11 Things To Keep In Your Hunting Pack
The essential thing to all life. Without water you can find yourself in a bad situation very quickly which may be hard to recover from. Even if you aren’t planning on going far or staying out long, you should always carry some water. You never know what might happen! I generally carry around 40 ounces while deer hunting and double that when small game hunting where I’m more active. If you’re planning a long adventure a LifeStraw can serve as your form of water purification.
I usually carry both a pocket knife and a multi tool. A pocket knife allows for quick and easy access while remaining light on your person and a multi tool gives the luxury or many options, which I carry in my backpack. A sharp knife is not only important for preparing game after a harvest but can be used for a number of other tasks in the outdoors.
A heavy-duty disposable lighter doesn’t weigh much and takes up little room. It can be used for starting fires to boil water and cook meat but also has a ton of other uses. I often use mine to light incense style deer lures and to melt the ends of paracord to keep it from fraying. A fire starter is a fantastic back up option in the event that your lighter runs out of flint or fluid.

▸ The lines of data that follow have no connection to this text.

===== src/rtl/snake_pkg.sv =====
// Shared encodings for the snake game: FSM states, directions and PS/2 make codes.
// Pure definitions, no logic; also imported by the position datapath.
package snake_pkg;

    typedef enum logic [1:0] {
        ST_IDLE  = 2'd0,
        ST_RUN   = 2'd1,
        ST_PAUSE = 2'd2,
        ST_DEAD  = 2'd3
    } state_t;

    typedef enum logic [1:0] {
        DIR_UP    = 2'd0,
        DIR_DOWN  = 2'd1,
        DIR_LEFT  = 2'd2,
        DIR_RIGHT = 2'd3
    } dir_t;

    localparam logic [7:0] KEY_SPACE = 8'h29;
    localparam logic [7:0] KEY_P     = 8'h4D;
    localparam logic [7:0] KEY_ESC   = 8'h76;
    localparam logic [7:0] KEY_UP    = 8'h75;
    localparam logic [7:0] KEY_DOWN  = 8'h72;
    localparam logic [7:0] KEY_LEFT  = 8'h6B;
    localparam logic [7:0] KEY_RIGHT = 8'h74;

    localparam int CNT_W = 4;

    // Encodings pair up so that flipping bit 0 gives the reverse heading.
    function automatic dir_t opposite(input dir_t d);
        return dir_t'(d ^ 2'b01);
    endfunction

    function automatic logic is_arrow(input logic [7:0] code);
        return (code == KEY_UP) || (code == KEY_DOWN) ||
               (code == KEY_LEFT) || (code == KEY_RIGHT);
    endfunction

    function automatic dir_t key_to_dir(input logic [7:0] code);
        dir_t d;
        d = DIR_RIGHT;
        case (code)
            KEY_UP:   d = DIR_UP;
            KEY_DOWN: d = DIR_DOWN;
            KEY_LEFT: d = DIR_LEFT;
            default:  d = DIR_RIGHT;
        endcase
        return d;
    endfunction

endpackage
File: config.mk
export PLATFORM = sky130hd
export DESIGN_NAME = tl_ad_queue_buffer
export DESIGN_NICKNAME = d
export VERILOG_FILES = /design/src/rtl/tl_ad_queue_buffer.sv
export SDC_FILE = /design/constraint.sdc
export NUM_CORES = 1
export LEC_CHECK = 0
export BUFFER_PORTS_ARGS = -buffer_cell sky130_fd_sc_hd__buf_2
export CAP_MARGIN = 20
export CORE_MARGIN = 10
export CORE_UTILIZATION = 55
export CTS_CLUSTER_SIZE = 10
export DETAILED_ROUTE_END_ITERATION = 6
export GPL_ROUTABILITY_DRIVEN = 0
export PLACE_DENSITY = 0.81
export SYNTH_ARGS = -nofsm -noshare
export SYNTH_HDL_FRONTEND = slang
export SYNTH_SLANG_ARGS = --single-unit
File: constraint.sdc
create_clock -name clock -period 5.35 [get_ports clock]
set_clock_uncertainty 0.15 [all_clocks]
set_input_delay 0.2675 -clock clock [delete_from_list [all_inputs] [get_ports clock]]
set_output_delay 0.2675 -clock clock [all_outputs]
set_load 0.01 [all_outputs]
File: src/rtl/tl_ad_queue_buffer.sv
// ============================================================================
// tl_ad_queue_buffer : TileLink-UL A/D decoupling FIFOs with in-flight cap
// Rev 1.0
// ============================================================================
`default_nettype none

module tl_ad_fifo #(
    parameter int DEPTH = 2,
    parameter int WIDTH = 8
) (
    input  logic                     clock,
    input  logic                     reset,
    input  logic                     i_enq_allow,
    input  logic                     i_enq_valid,
    output logic                     o_enq_ready,
    input  logic [WIDTH-1:0]         i_enq_bits,
    output logic                     o_deq_valid,
    input  logic                     i_deq_ready,
    output logic [WIDTH-1:0]         o_deq_bits,
    output logic [$clog2(DEPTH):0]   o_count
);
    localparam int c_PW = $clog2(DEPTH);
    localparam logic [c_PW-1:0] c_PTR_ONE = 1;
    localparam logic [c_PW:0]   c_CNT_ONE = 1;
    localparam logic [c_PW:0]   c_FULL    = (c_PW+1)'(DEPTH);

    logic [WIDTH-1:0] r_mem [DEPTH];
    logic [c_PW-1:0]  r_wr_ptr;
    logic [c_PW-1:0]  r_rd_ptr;
    logic [c_PW:0]    r_count;
    logic             w_enq;
    logic             w_deq;

    // Full blocks enqueue even when a dequeue frees a slot this cycle
    assign o_enq_ready = i_enq_allow && (r_count != c_FULL);
    assign o_deq_valid = (r_count != '0);
    assign o_deq_bits  = r_mem[r_rd_ptr];
    assign o_count     = r_count;
    assign w_enq       = i_enq_valid && o_enq_ready;
    assign w_deq       = o_deq_valid && i_deq_ready;

    always_ff @(posedge clock or negedge reset) begin
        if (!reset) begin
            for (int i = 0; i < DEPTH; i++) r_mem[i] <= '0;
            r_wr_ptr <= '0;
            r_rd_ptr <= '0;
            r_count  <= '0;
        end else begin
            if (w_enq) begin
                r_mem[r_wr_ptr] <= i_enq_bits;
                r_wr_ptr        <= r_wr_ptr + c_PTR_ONE;
            end
            if (w_deq) r_rd_ptr <= r_rd_ptr + c_PTR_ONE;
            if (w_enq && !w_deq)      r_count <= r_count + c_CNT_ONE;
            else if (!w_enq && w_deq) r_count <= r_count - c_CNT_ONE;
        end
    end
endmodule
**config.mk**
```make
export PLATFORM = sky130hd
export DESIGN_NAME = multdiv_ctrl
export DESIGN_NICKNAME = d
export VERILOG_FILES = /design/src/rtl/multdiv_ctrl.sv
export SDC_FILE = /design/constraint.sdc
export NUM_CORES = 1
export LEC_CHECK = 0
export CAP_MARGIN = 20
export CORE_UTILIZATION = 45
export CTS_BUF_LIST = sky130_fd_sc_hd__clkbuf_8
export CTS_CLUSTER_DIAMETER = 120
export DETAILED_ROUTE_END_ITERATION = 8
export DONT_BUFFER_PORTS = 1
export PLACE_DENSITY = 0.57
export SLEW_MARGIN = 20
export SYNTH_ARGS = -nofsm -noshare
export SYNTH_HDL_FRONTEND = slang
export SYNTH_SLANG_ARGS = --single-unit
```
**constraint.sdc**
```tcl
create_clock -name clock -period 5.52 [get_ports clock]
set_input_delay 1.104 -clock clock [delete_from_list [all_inputs] [get_ports clock]]
set_output_delay 1.104 -clock clock [all_outputs]
set_load 0.01 [all_outputs]
```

4. Headlamp with extra batteries
Getting lost in the woods is bad enough, but can you imagine being stuck in the dark with no light? A good headlamp brings ease and security while remaining light and easily packable. I carry a highly adjustable and waterproof headlamp with four different color options which are capable of being dimmed or brightened with a simple click. A good headlamp will allow you to proficiently move around the woods at night, track game, and signal for help in the case of an emergency. Don’t forget extra batteries!
5. 550 paracord
If you’ve never heard of this stuff you don’t know what you’re missing. Paracord is a relatively small diameter rope made out of nylon, initially invented for the purpose of rigging parachutes. Highly durable and light, 550 paracord has a ton of uses in my pack including; equipment tow ropes, makeshift rifle slings, game drags, tie ropes for skinning animals, etc. I buy mine in 50-foot sections which is just the right amount to carry. You can find paracord online or in your local army surplus shop.
6. Cell phone with portable charger
I know I’m going to catch some flak for this but here me out. Not only does a cell phone allow you to document your amazing moments in the outdoors, but it can also save your life. In the case you or a friend gets critically injured, a cell phone can allow you to make a call for help. What if you don’t have signal you ask? I use an app which preloads maps and coordinates which allows me to navigate freely without any cellular service. A portable charger can be found cheaply on the internet or in big box stores.
7. Glow Sticks
Weird right? Have you ever tracked an animal at night with a trickling blood trial? Glow sticks are perfect for marking blood as you go, allowing you to track back if you make a wrong turn. You can stick them in the ground or hang them from trees with paracord. In the event that you get lost and find yourself in a survival situation, glow sticks can be used to mark trails and signal for help. Glowsticks are also waterproof!
You can’t harvest game if you can’t see it. Binoculars allow you to observe your quarry without alerting or spooking it. A range finder will give you an accurate reading on the distance between the animal and yourself, which assures you adjust your scope or sights to make the best possible and ethical shot. On a small game hunt, I carry binoculars and on a big game hunt I carry both. In the event of a survival situation, seeing long distances gives you the advantage of knowing what’s far away without actually having to expend calories by walking there.
9. Permanent marker
Another odd one, right? I always carry a permanent marker in the case that I need to relay some type of information. You never know when you might need to write your information down for someone or mark a rock for navigation reasons. I often re trace my personal information on tree stands I have placed on public land, something required in the state that I live in. It doesn’t weigh that much, so why not?
10.Unscented baby wipes
Forget the scent free wipes that cost 10 bucks for just a few thin rags. I generally buy the cheapest scent free baby wipes I can find and then transfer 10-15 wipes into a plastic bag. By doing this I keep the wipes moist and avoid carrying a full heavy package. Scent free wipes have a number of uses including but not limited to cleaning hands, cleaning cuts, and answering the call of mother nature. Don’t leave them behind!
11. Small medical kit
Common sense, right? You’d be surprised at the amount of people who go on hunts and adventures without carrying a medical kit. In my small medical kit, I like to carry an assortment of band aids, icepack, insect bite cream, snake bite kit, gauze, medical tape, medical scissors, compression wrap, alcohol swabs and Neosporin cream. I know that sounds like a lot, but there are a lot of medical kits sold with this stuff in them and its pretty compact and doesn’t weigh a ton. You’ll be happy you have it when it means the most!